## YOUR TASK:
Using the entries that follow, write out the line containing "worst max-delay path", the line containing "worst min register", and every line between them, exactly and nothing else.
((
**config.mk**
```make
export PLATFORM = sky130hd
export DESIGN_NAME = game_judge
export DESIGN_NICKNAME = d
export VERILOG_FILES = /design/src/rtl/game_judge.sv
export SDC_FILE = /design/constraint.sdc
export NUM_CORES = 1
export LEC_CHECK = 0
export CAP_MARGIN = 0
export CORE_MARGIN = 1
export CORE_UTILIZATION = 62
export DETAILED_ROUTE_END_ITERATION = 16
export PLACE_DENSITY = 0.84
export SETUP_SLACK_MARGIN = 0.3
export SLEW_MARGIN = 25
export SYNTH_ARGS = -nofsm -noshare
export SYNTH_HDL_FRONTEND = slang
export SYNTH_SLANG_ARGS = --single-unit
```
**constraint.sdc**
```tcl
create_clock -name clk -period 3.3 [get_ports clk]
set_input_delay 0.33 -clock clk [delete_from_list [all_inputs] [get_ports clk]]
set_output_delay 0.33 -clock clk [all_outputs]
set_load 0.02 [all_outputs]
```
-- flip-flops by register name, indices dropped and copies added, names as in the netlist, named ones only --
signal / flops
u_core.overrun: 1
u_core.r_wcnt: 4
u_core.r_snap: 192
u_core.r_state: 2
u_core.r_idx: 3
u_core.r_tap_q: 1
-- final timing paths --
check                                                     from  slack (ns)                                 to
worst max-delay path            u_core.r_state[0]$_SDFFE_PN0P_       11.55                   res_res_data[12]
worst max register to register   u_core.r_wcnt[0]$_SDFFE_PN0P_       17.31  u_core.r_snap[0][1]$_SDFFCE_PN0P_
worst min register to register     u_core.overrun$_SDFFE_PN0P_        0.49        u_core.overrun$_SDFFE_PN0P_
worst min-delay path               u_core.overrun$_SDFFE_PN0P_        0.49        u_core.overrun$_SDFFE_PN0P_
--- src/rtl/sw_debounce.sv ---
// Slide-switch conditioner: WIDTH independent debounce channels with clean levels and edge pulses.
module sw_debounce
  import board_pkg::*;
#(
  parameter int unsigned WIDTH         = 4,
  parameter int unsigned STABLE_CYCLES = DEBOUNCE_CYCLES
) (
  input  logic             clk,
  input  logic             rst_n,
  input  logic [WIDTH-1:0] sw_raw,
  output logic [WIDTH-1:0] sw_clean,
  output logic [WIDTH-1:0] sw_rise,
  output logic [WIDTH-1:0] sw_fall
);

  for (genvar i = 0; i < WIDTH; i++) begin : g_chan
    sw_debounce_chan #(
      .STABLE_CYCLES(STABLE_CYCLES)
    ) u_chan (
      .clk     (clk),
      .rst_n   (rst_n),
      .sw_raw  (sw_raw[i]),
      .sw_clean(sw_clean[i]),
      .sw_rise (sw_rise[i]),
      .sw_fall (sw_fall[i])
    );
  end

endmodule : sw_debounce

--- config.mk ---
export PLATFORM = sky130hd
export DESIGN_NAME = sw_debounce
export DESIGN_NICKNAME = d
export VERILOG_FILES = /design/src/rtl/board_pkg.sv /design/src/rtl/sw_debounce_chan.sv /design/src/rtl/sw_debounce.sv
export SDC_FILE = /design/constraint.sdc
export NUM_CORES = 1
export LEC_CHECK = 0
export CAP_MARGIN = 5
export CORE_AREA = 2 2 120 122
export CTS_CLUSTER_SIZE = 20
export DETAILED_ROUTE_END_ITERATION = 12
export DIE_AREA = 0 0 122 124
export PLACE_DENSITY = 0.5
export SETUP_SLACK_MARGIN = 0.5
export SYNTH_ARGS = -nofsm -noshare
export SYNTH_HDL_FRONTEND = slang
export SYNTH_SLANG_ARGS = --single-unit
--- constraint.sdc ---
create_clock -name clk -period 3.3 [get_ports clk]
set_input_delay 0.99 -clock clk [delete_from_list [all_inputs] [get_ports clk]]
set_output_delay 0.99 -clock clk [all_outputs]
set_load 0.01 [all_outputs]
))
## RESPONSE AREA:
worst max-delay path            u_core.r_state[0]$_SDFFE_PN0P_       11.55                   res_res_data[12]
worst max register to register   u_core.r_wcnt[0]$_SDFFE_PN0P_       17.31  u_core.r_snap[0][1]$_SDFFCE_PN0P_
worst min register to register     u_core.overrun$_SDFFE_PN0P_        0.49        u_core.overrun$_SDFFE_PN0P_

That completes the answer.